この後期クイーン問題が提示された95年以降、日本の新本格推理小説はこの後期クイーン問題をどう扱うか、というのが一つのテーマになってきました。その中で後期クイーン問題が持つ問題が最も現われているのが氷川透『最後から二番目の真実』(講談社ノベルス,2001)だと思うので、紹介します。
『最後から二番目の真実』を元も子もない要約をしてしまえば、大学構内で女子大生と警備員が殺された事件を推理する話です。この小説には語り手である氷川透と女子大生・祐天寺美帆という二人の探偵が出てきます。物語の終盤で語られる祐天寺の推理は、警察とコネクションのある氷川のみが持っている証拠によって崩されてしまいます。まさに祐天寺が「自分の持っているデータ」を「全てのデータ」だとわからなかった故に起きてしまったミスであり、推理自体には何の問題性もない。まさに、「後期クイーン問題」を実作に応用した作品だといえます。
 
◇  解決策
この「後期クイーン問題」が提出されたあと、新本格の作品では次々と様々な解決策が実作内で提示されるようになっていきます。
*解決策1・メタレベル
一番わかりやすいやり方は、小説界より上のメタレベルから小説世界に介入する、という方法です。清涼院流水の中でよく言われるメタ探偵(九十九十九とか)とは、こういう上位メタレベルからの介入により真実を悟る探偵のこと、だと思うのですが…。
*  解決策2・超能力
超能力によって、何らかの証拠(絶対に確実な証拠である)を得て、それを元に推理することによって、「後期クイーン問題」を回避しようとする方法です。主な作品は霧舎巧「あかずの扉」シリーズなど。

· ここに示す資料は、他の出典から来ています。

`config.mk`:
```
export PLATFORM = sky130hd
export DESIGN_NAME = mission_transfer_protocol_engine_unit
export DESIGN_NICKNAME = d
export VERILOG_FILES = /design/src/design/mtpe_pkg.sv /design/src/design/mtpe_front.sv /design/src/design/mtpe_queue.sv /design/src/design/mtpe_back.sv /design/src/design/mission_transfer_protocol_engine_unit.sv
export SDC_FILE = /design/constraint.sdc
export NUM_CORES = 1
export LEC_CHECK = 0
export BUFFER_PORTS_ARGS = -buffer_cell sky130_fd_sc_hd__buf_2
export CAP_MARGIN = 40
export CORE_UTILIZATION = 50
export CTS_CLUSTER_DIAMETER = 120
export CTS_CLUSTER_SIZE = 10
export DETAILED_ROUTE_END_ITERATION = 10
export PLACE_DENSITY = 0.73
export SLEW_MARGIN = 5
export SYNTH_ARGS = -nofsm -noshare
export SYNTH_HDL_FRONTEND = slang
export SYNTH_SLANG_ARGS = --single-unit
```
`constraint.sdc`:
```
create_clock -name clk -period 10.69 [get_ports clk]
set_input_delay 0.5345 -clock clk [delete_from_list [all_inputs] [get_ports clk]]
set_output_delay 0.5345 -clock clk [all_outputs]
set_load 0.01 [all_outputs]
```
`src/design/mtpe_pkg.sv`:
```
// Shared types and codes for the mission transfer protocol engine.
// No dependencies; every other design file imports this package.
package mtpe_pkg;

  // Width of the wrapping sequence counter used for item requests
  localparam int SEQ_BITS = 16;

  // Input opcodes
  localparam logic [3:0] OP_START_DOWNLOAD = 4'd0;
  localparam logic [3:0] OP_START_UPLOAD   = 4'd1;
  localparam logic [3:0] OP_CLEAR          = 4'd2;
  localparam logic [3:0] OP_RX_COUNT       = 4'd3;
  localparam logic [3:0] OP_RX_ITEM        = 4'd4;
  localparam logic [3:0] OP_RX_REQUEST     = 4'd5;
  localparam logic [3:0] OP_RX_ACK         = 4'd6;
  localparam logic [3:0] OP_RX_REACHED     = 4'd7;
  localparam logic [3:0] OP_TICK           = 4'd8;
  localparam logic [3:0] OP_LINK_LOST      = 4'd9;

  // Request classes handed from the front end to the back end
  localparam logic [3:0] CL_NOP       = 4'd0;
  localparam logic [3:0] CL_START_DL  = 4'd1;
  localparam logic [3:0] CL_START_UL  = 4'd2;
  localparam logic [3:0] CL_CLEAR     = 4'd3;
  localparam logic [3:0] CL_COUNT     = 4'd4;
  localparam logic [3:0] CL_ITEM      = 4'd5;
  localparam logic [3:0] CL_REQUEST   = 4'd6;
  localparam logic [3:0] CL_ACK       = 4'd7;
  localparam logic [3:0] CL_REACHED   = 4'd8;
  localparam logic [3:0] CL_TICK      = 4'd9;
  localparam logic [3:0] CL_LINK_LOST = 4'd10;

  // Outgoing message kinds
  localparam logic [2:0] TX_NONE        = 3'd0;
  localparam logic [2:0] TX_REQ_LIST    = 3'd1;
  localparam logic [2:0] TX_REQ_ITEM    = 3'd2;
  localparam logic [2:0] TX_ACK_OK      = 3'd3;
  localparam logic [2:0] TX_SEND_COUNT  = 3'd4;
  localparam logic [2:0] TX_SEND_ITEM   = 3'd5;
  localparam logic [2:0] TX_SET_CURRENT = 3'd6;

  // Warnings
  localparam logic [2:0] WARN_NONE    = 3'd0;
  localparam logic [2:0] WARN_DL_BUSY = 3'd1;
  localparam logic [2:0] WARN_UL_BUSY = 3'd2;
  localparam logic [2:0] WARN_DL_NONE = 3'd3;
  localparam logic [2:0] WARN_UL_NONE = 3'd4;

  // Transfer events
  localparam logic [1:0] EV_NONE     = 2'd0;
  localparam logic [1:0] EV_SIZE     = 2'd1;
  localparam logic [1:0] EV_COMPLETE = 2'd2;
  localparam logic [1:0] EV_FAILED   = 2'd3;

  // Download phases
  localparam logic [1:0] DL_IDLE = 2'd0;
  localparam logic [1:0] DL_LIST = 2'd1;
  localparam logic [1:0] DL_ITEM = 2'd2;

  // Upload phases
  localparam logic [1:0] UL_IDLE  = 2'd0;
  localparam logic [1:0] UL_COUNT = 2'd1;
  localparam logic [1:0] UL_AWAIT = 2'd2;

  // Configuration register indexes
  localparam logic [1:0] CFG_DL_WAIT = 2'd0;
  localparam logic [1:0] CFG_UL_WAIT = 2'd1;
  localparam logic [1:0] CFG_RETRY   = 2'd2;

  // Configuration reset values
  localparam logic [15:0] DL_WAIT_RESET = 16'd1000;
  localparam logic [15:0] UL_WAIT_RESET = 16'd1000;
  localparam logic [2:0]  RETRY_RESET   = 3'd5;

  typedef struct packed {
    logic [3:0]  opcode;
    logic [15:0] seq_number;
    logic [15:0] item_total;
    logic [7:0]  ack_result;
  } item_t;

  typedef struct packed {
    logic [2:0]  tx_kind;
    logic [15:0] tx_seq;
    logic [15:0] tx_count;
    logic [2:0]  warning;
    logic [1:0]  download_event;
    logic [1:0]  upload_event;
    logic        ack_rejected;
    logic [7:0]  ack_code;
    logic        mission_done;
    logic        clear_store;
    logic [15:0] progress_count;
  } result_t;

  // Classified request as held in the queue
  typedef struct packed {
    logic [3:0]          cls;
    logic [15:0]         seq_number;
    logic [SEQ_BITS-1:0] seq_next;
    logic [15:0]         item_total;
    logic [7:0]          ack_result;
    logic                ack_ok;
  } cmd_t;

endpackage

```
`src/design/mtpe_front.sv`:
```
// Front end: classifies an incoming request and precomputes its derived fields.
// Depends on mtpe_pkg.
module mtpe_front
  import mtpe_pkg::*;
(
  input  item_t item,
  output cmd_t  cmd
);

  // Map opcode to request class; unused codes become CL_NOP and do nothing.
  // Carry the payload and precompute the next sequence and ack status.
  always_comb begin
    case (item.opcode)
      OP_START_DOWNLOAD: cmd.cls = CL_START_DL;
      OP_START_UPLOAD:   cmd.cls = CL_START_UL;
      OP_CLEAR:          cmd.cls = CL_CLEAR;
      OP_RX_COUNT:       cmd.cls = CL_COUNT;
      OP_RX_ITEM:        cmd.cls = CL_ITEM;
      OP_RX_REQUEST:     cmd.cls = CL_REQUEST;
      OP_RX_ACK:         cmd.cls = CL_ACK;
      OP_RX_REACHED:     cmd.cls = CL_REACHED;
      OP_TICK:           cmd.cls = CL_TICK;
      OP_LINK_LOST:      cmd.cls = CL_LINK_LOST;
      default:           cmd.cls = CL_NOP;
    endcase
    cmd.seq_number = item.seq_number;
    cmd.seq_next   = item.seq_number[SEQ_BITS-1:0] + {{(SEQ_BITS-1){1'b0}}, 1'b1};
    cmd.item_total = item.item_total;
    cmd.ack_result = item.ack_result;
    cmd.ack_ok     = (item.ack_result == 8'd0);
  end

endmodule

```
`src/design/mtpe_queue.sv`:
```
// Two-entry queue between the front and back ends of the engine.
// Depends on mtpe_pkg for the queued request type.
module mtpe_queue
  import mtpe_pkg::*;
(
  input  logic clk,
  input  logic rst,
  input  logic push,
  input  cmd_t push_data,
  output logic full,
  input  logic pop,
  output logic head_valid,
  output cmd_t head
);

  cmd_t       entries [2];
  logic       wr_ptr;
  logic       rd_ptr;
  logic [1:0] count;

  // Store a pushed request
  always_ff @(posedge clk) begin
    if (push) begin
      entries[wr_ptr] <= push_data;
    end
  end

  // Advance pointers and occupancy
  always_ff @(posedge clk) begin
    if (rst) begin
      wr_ptr <= 1'b0;
      rd_ptr <= 1'b0;
      count  <= 2'd0;
    end else begin
      if (push) wr_ptr <= ~wr_ptr;
      if (pop)  rd_ptr <= ~rd_ptr;
      case ({push, pop})
        2'b10:   count <= count + 2'd1;
        2'b01:   count <= count - 2'd1;
        default: count <= count;
      endcase
    end
  end

  assign full       = (count == 2'd2);
  assign head_valid = (count != 2'd0);
  assign head       = entries[rd_ptr];

endmodule

```
`src/design/mtpe_back.sv`:
```
// Back end: transfer state, timers, configuration and the result register.
// Depends on mtpe_pkg.
module mtpe_back
  import mtpe_pkg::*;
(
  input  logic        clk,
  input  logic        rst,
  input  logic        cfg_write,
  input  logic [1:0]  cfg_index,
  input  logic [15:0] cfg_data,
  input  logic        head_valid,
  input  cmd_t        head,
  output logic        pop,
  output logic        result_valid,
  input  logic        result_stall,
  output result_t     result
);

  // Configuration
  logic [15:0] dl_wait;
  logic [15:0] ul_wait;
  logic [2:0]  retry_limit;

  // Transfer state
  logic [1:0]          dl_phase, dl_phase_next;
  logic [1:0]          ul_phase, ul_phase_next;
  logic [2:0]          dl_tries, dl_tries_next;
  logic [2:0]          ul_tries, ul_tries_next;
  logic                pend_valid, pend_valid_next;
  logic [SEQ_BITS-1:0] pend_seq, pend_seq_next;
  logic [15:0]         announced, announced_next;
  logic [15:0]         received, received_next;
  logic [15:0]         outgoing, outgoing_next;
  logic [15:0]         dl_timer, dl_timer_next;
  logic [15:0]         ul_timer, ul_timer_next;
  logic                dl_run, dl_run_next;
  logic                ul_run, ul_run_next;

  result_t     res;
  logic [16:0] dl_sum;
  logic [16:0] ul_sum;

  // Take a request whenever the result register is free or draining
  assign pop = head_valid && (!result_valid || !result_stall);

  // Configuration writes
  always_ff @(posedge clk) begin
    if (rst) begin
      dl_wait     <= DL_WAIT_RESET;
      ul_wait     <= UL_WAIT_RESET;
      retry_limit <= RETRY_RESET;
    end else if (cfg_write) begin
      case (cfg_index)
        CFG_DL_WAIT: dl_wait     <= cfg_data;
        CFG_UL_WAIT: ul_wait     <= cfg_data;
        CFG_RETRY:   retry_limit <= cfg_data[2:0];
        default:     ;
      endcase
    end
  end

  // Next state and result for the request at the queue head
  always_comb begin
    dl_phase_next   = dl_phase;
    ul_phase_next   = ul_phase;
    dl_tries_next   = dl_tries;
    ul_tries_next   = ul_tries;
    pend_valid_next = pend_valid;
    pend_seq_next   = pend_seq;
    announced_next  = announced;
    received_next   = received;
    outgoing_next   = outgoing;
    dl_timer_next   = dl_timer;
    ul_timer_next   = ul_timer;
    dl_run_next     = dl_run;
    ul_run_next     = ul_run;
    dl_sum          = {1'b0, dl_timer} + 17'd1;
    ul_sum          = {1'b0, ul_timer} + 17'd1;
    res             = '0;

    case (head.cls)
      CL_START_DL: begin
        if (ul_phase != UL_IDLE) begin
          res.warning = WARN_UL_BUSY;
        end else if (dl_phase != DL_IDLE) begin
          res.warning = WARN_DL_BUSY;
        end else begin
          res.tx_kind   = TX_REQ_LIST;
          dl_phase_next = DL_LIST;
          dl_timer_next = 16'd0;
          dl_run_next   = 1'b1;
        end
      end

      CL_START_UL: begin
        if (dl_phase != DL_IDLE) begin
          res.warning = WARN_DL_BUSY;
        end else if (ul_phase != UL_IDLE) begin
          res.warning = WARN_UL_BUSY;
        end else begin
          res.upload_event = EV_SIZE;
          if (head.item_total == 16'd0) begin
            res.warning = WARN_UL_NONE;
          end else begin
            outgoing_next  = head.item_total;
            res.tx_kind    = TX_SEND_COUNT;
            res.tx_count   = head.item_total;
            ul_phase_next  = UL_COUNT;
            ul_timer_next  = 16'd0;
            ul_run_next    = 1'b1;
          end
        end
      end

      CL_CLEAR: begin
        if (dl_phase != DL_IDLE) begin
          res.warning = WARN_DL_BUSY;
        end else if (ul_phase != UL_IDLE) begin
          res.warning = WARN_UL_BUSY;
        end else begin
          res.clear_store = 1'b1;
          received_next   = 16'd0;
        end
      end

      CL_COUNT: begin
        if (dl_phase == DL_LIST) begin
          announced_next = head.item_total;
          if (head.item_total != 16'd0) begin
            res.clear_store = 1'b1;
            received_next   = 16'd0;
            if (!pend_valid || pend_seq != '0) begin
              pend_valid_next = 1'b1;
              pend_seq_next   = '0;
              dl_tries_next   = 3'd0;
            end
            res.tx_kind   = TX_REQ_ITEM;
            dl_phase_next = DL_ITEM;
            dl_timer_next = 16'd0;
            dl_run_next   = 1'b1;
          end else begin
            dl_timer_next = 16'd0;
            dl_run_next   = 1'b0;
            dl_tries_next = 3'd0;
            dl_phase_next = DL_IDLE;
            res.warning   = WARN_DL_NONE;
          end
          res.download_event = EV_SIZE;
        end
      end

      CL_ITEM: begin
        if (dl_phase == DL_ITEM) begin
          if (received != 16'hFFFF) received_next = received + 16'd1;
          if (received_next == announced) begin
            res.tx_kind        = TX_ACK_OK;
            pend_valid_next    = 1'b0;
            pend_seq_next      = '0;
            dl_tries_next      = 3'd0;
            dl_phase_next      = DL_IDLE;
            dl_timer_next      = 16'd0;
            dl_run_next        = 1'b0;
            res.download_event = EV_COMPLETE;
          end else begin
            if (!pend_valid || pend_seq != head.seq_next) begin
              pend_valid_next = 1'b1;
              pend_seq_next   = head.seq_next;
              dl_tries_next   = 3'd0;
            end
            res.tx_kind   = TX_REQ_ITEM;
            res.tx_seq    = 16'(head.seq_next);
            dl_phase_next = DL_ITEM;
            dl_timer_next = 16'd0;
            dl_run_next   = 1'b1;
          end
        end
      end

      CL_REQUEST: begin
        if (ul_phase != UL_IDLE) begin
          ul_timer_next = 16'd0;
          ul_run_next   = 1'b0;
          if (head.seq_number >= outgoing) begin
            ul_tries_next    = 3'd0;
            ul_phase_next    = UL_IDLE;
            res.upload_event = EV_FAILED;
          end else begin
            res.tx_kind   = TX_SEND_ITEM;
            res.tx_seq    = 16'(head.seq_number[SEQ_BITS-1:0]);
            ul_phase_next = UL_AWAIT;
            ul_run_next   = 1'b1;
          end
        end
      end

      CL_ACK: begin
        if (!head.ack_ok) begin
          res.ack_rejected = 1'b1;
          res.ack_code     = head.ack_result;
        end
        if (ul_phase != UL_IDLE) begin
          ul_tries_next = 3'd0;
          ul_phase_next = UL_IDLE;
          ul_timer_next = 16'd0;
          ul_run_next   = 1'b0;
          if (head.ack_ok) begin
            res.tx_kind      = TX_SET_CURRENT;
            res.upload_event = EV_COMPLETE;
          end else begin
            res.upload_event = EV_FAILED;
          end
        end
      end

      CL_REACHED: begin
        res.mission_done = (announced != 16'd0) &&
                           (head.seq_number == announced - 16'd1);
      end

      CL_TICK: begin
        // Download timer
        if (dl_run) begin
          dl_timer_next = dl_sum[15:0];
          if (dl_sum >= {1'b0, dl_wait}) begin
            dl_timer_next = 16'd0;
            dl_run_next   = 1'b0;
            if (dl_phase == DL_LIST || dl_phase == DL_ITEM) begin
              if (dl_tries < retry_limit) begin
                dl_tries_next = dl_tries + 3'd1;
                if (dl_phase == DL_LIST) begin
                  res.tx_kind = TX_REQ_LIST;
                end else begin
                  if (!pend_valid) begin
                    pend_valid_next = 1'b1;
                    dl_tries_next   = 3'd0;
                  end
                  res.tx_kind = TX_REQ_ITEM;
                  res.tx_seq  = 16'(pend_seq);
                end
                dl_run_next = 1'b1;
              end else begin
                pend_valid_next    = 1'b0;
                pend_seq_next      = '0;
                dl_tries_next      = 3'd0;
                dl_phase_next      = DL_IDLE;
                res.download_event = EV_FAILED;
              end
            end
          end
        end
        // Upload timer
        if (ul_run) begin
          ul_timer_next = ul_sum[15:0];
          if (ul_sum >= {1'b0, ul_wait}) begin
            ul_timer_next = 16'd0;
            ul_run_next   = 1'b0;
            if (ul_phase == UL_COUNT && ul_tries < retry_limit) begin
              ul_tries_next = ul_tries + 3'd1;
              res.tx_kind   = TX_SEND_COUNT;
              res.tx_count  = outgoing;
              ul_run_next   = 1'b1;
            end else if (ul_phase == UL_COUNT || ul_phase == UL_AWAIT) begin
              ul_tries_next    = 3'd0;
              ul_phase_next    = UL_IDLE;
              res.upload_event = EV_FAILED;
            end
          end
        end
      end

      CL_LINK_LOST: begin
        if (dl_phase != DL_IDLE) begin
          pend_valid_next    = 1'b0;
          pend_seq_next      = '0;
          dl_tries_next      = 3'd0;
          dl_phase_next      = DL_IDLE;
          dl_timer_next      = 16'd0;
          dl_run_next        = 1'b0;
          res.download_event = EV_FAILED;
        end
        if (ul_phase != UL_IDLE) begin
          ul_tries_next    = 3'd0;
          ul_phase_next    = UL_IDLE;
          ul_timer_next    = 16'd0;
          ul_run_next      = 1'b0;
          res.upload_event = EV_FAILED;
        end
      end

      default: ;
    endcase

    // Report progress, dropped to zero on a download failure
    res.progress_count = (res.download_event == EV_FAILED) ? 16'd0 : received_next;
  end

  // Commit state on each taken request
  always_ff @(posedge clk) begin
    if (rst) begin
      dl_phase   <= DL_IDLE;
      ul_phase   <= UL_IDLE;
      dl_tries   <= 3'd0;
      ul_tries   <= 3'd0;
      pend_valid <= 1'b0;
      pend_seq   <= '0;
      announced  <= 16'd0;
      received   <= 16'd0;
      outgoing   <= 16'd0;
      dl_timer   <= 16'd0;
      ul_timer   <= 16'd0;
      dl_run     <= 1'b0;
      ul_run     <= 1'b0;
    end else if (pop) begin
      dl_phase   <= dl_phase_next;
      ul_phase   <= ul_phase_next;
      dl_tries   <= dl_tries_next;
      ul_tries   <= ul_tries_next;
      pend_valid <= pend_valid_next;
      pend_seq   <= pend_seq_next;
      announced  <= announced_next;
      received   <= received_next;
      outgoing   <= outgoing_next;
      dl_timer   <= dl_timer_next;
      ul_timer   <= ul_timer_next;
      dl_run     <= dl_run_next;
      ul_run     <= ul_run_next;
    end
  end

  // Result register: load on pop, drop once taken
  always_ff @(posedge clk) begin
    if (rst) begin
      result_valid <= 1'b0;
    end else if (pop) begin
      result_valid <= 1'b1;
    end else if (!result_stall) begin
      result_valid <= 1'b0;
    end
  end

  always_ff @(posedge clk) begin
    if (pop) begin
      result <= res;
    end
  end

endmodule

```
`src/design/mission_transfer_protocol_engine_unit.sv`:
```
// Top level of the mission transfer protocol engine.
// Depends on mtpe_pkg, mtpe_front, mtpe_queue and mtpe_back.
//
//   Channel  Handshake                    Payload
//   item     item_valid / item_stall      item (item_t)
//   result   result_valid / result_stall  result (result_t)
//   cfg      cfg_valid / cfg_ready        cfg_index, cfg_data
//
// One request per cycle while result_stall is low; a request is first written
// into the queue, and its result is then loaded into the back end's result
// register, from which it leaves on the result channel.
// The two-entry queue sets how long the input keeps flowing while results stall;
// item_stall rises only when it is full. Reset is synchronous and clears all
// transfer state and loads the register defaults. cfg_ready is always high.
module mission_transfer_protocol_engine_unit
  import mtpe_pkg::*;
(
  input  logic        clk,
  input  logic        rst,
  input  logic        item_valid,
  output logic        item_stall,
  input  item_t       item,
  output logic        result_valid,
  input  logic        result_stall,
  output result_t     result,
  input  logic        cfg_valid,
  output logic        cfg_ready,
  input  logic [1:0]  cfg_index,
  input  logic [15:0] cfg_data
);

  cmd_t cmd;
  cmd_t head;
  logic q_full;
  logic q_valid;
  logic q_pop;

  assign item_stall = q_full;
  assign cfg_ready  = 1'b1;

  mtpe_front u_front (
    .item (item),
    .cmd  (cmd)
  );

  mtpe_queue u_queue (
    .clk        (clk),
    .rst        (rst),
    .push       (item_valid && !q_full),
    .push_data  (cmd),
    .full       (q_full),
    .pop        (q_pop),
    .head_valid (q_valid),
    .head       (head)
  );

  mtpe_back u_back (
    .clk          (clk),
    .rst          (rst),
    .cfg_write    (cfg_valid && cfg_ready),
    .cfg_index    (cfg_index),
    .cfg_data     (cfg_data),
    .head_valid   (q_valid),
    .head         (head),
    .pop          (q_pop),
    .result_valid (result_valid),
    .result_stall (result_stall),
    .result       (result)
  );

endmodule
```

この部分に関しては諸岡卓真氏の「九〇年代本格ミステリの延命策」(ミステリーズ! vol.03 WINTER 2003)に詳しい。また、この諸岡氏により、この回避方法の限界が示されています。
*  解決策3・偶然
詳しくは不明。山口雅也『奇遇』内で提示されたとか…、残念ながら未読です。
◇  あとがき
じつはこの評論にもならない駄文は、僕が入っているミステリ研の機関紙に出したのをほぼそのまま転載しただけです。すいません。実際の冊子では表紙にcriticismと銘打たれていて恥ずかしかった…けっしてそんな立派なものでないのは、ここまで読まれた方はおわかりだと思います。が、一応ミステリ関係でもあるのでここであげておきます。
 また「後期クイーン問題」でよく議論される〈閉じた論理体系〉〈ゲーデルの不完全性定理〉〈後期クイーンの作品〉等にはまったく触れていませんが、それは自分の実力不足です(「ゲーデルの不完全性定理」なんて意味不明ですし)。その他、認識の間違え等があるかもしれませんが、それも実力不足です、すいません。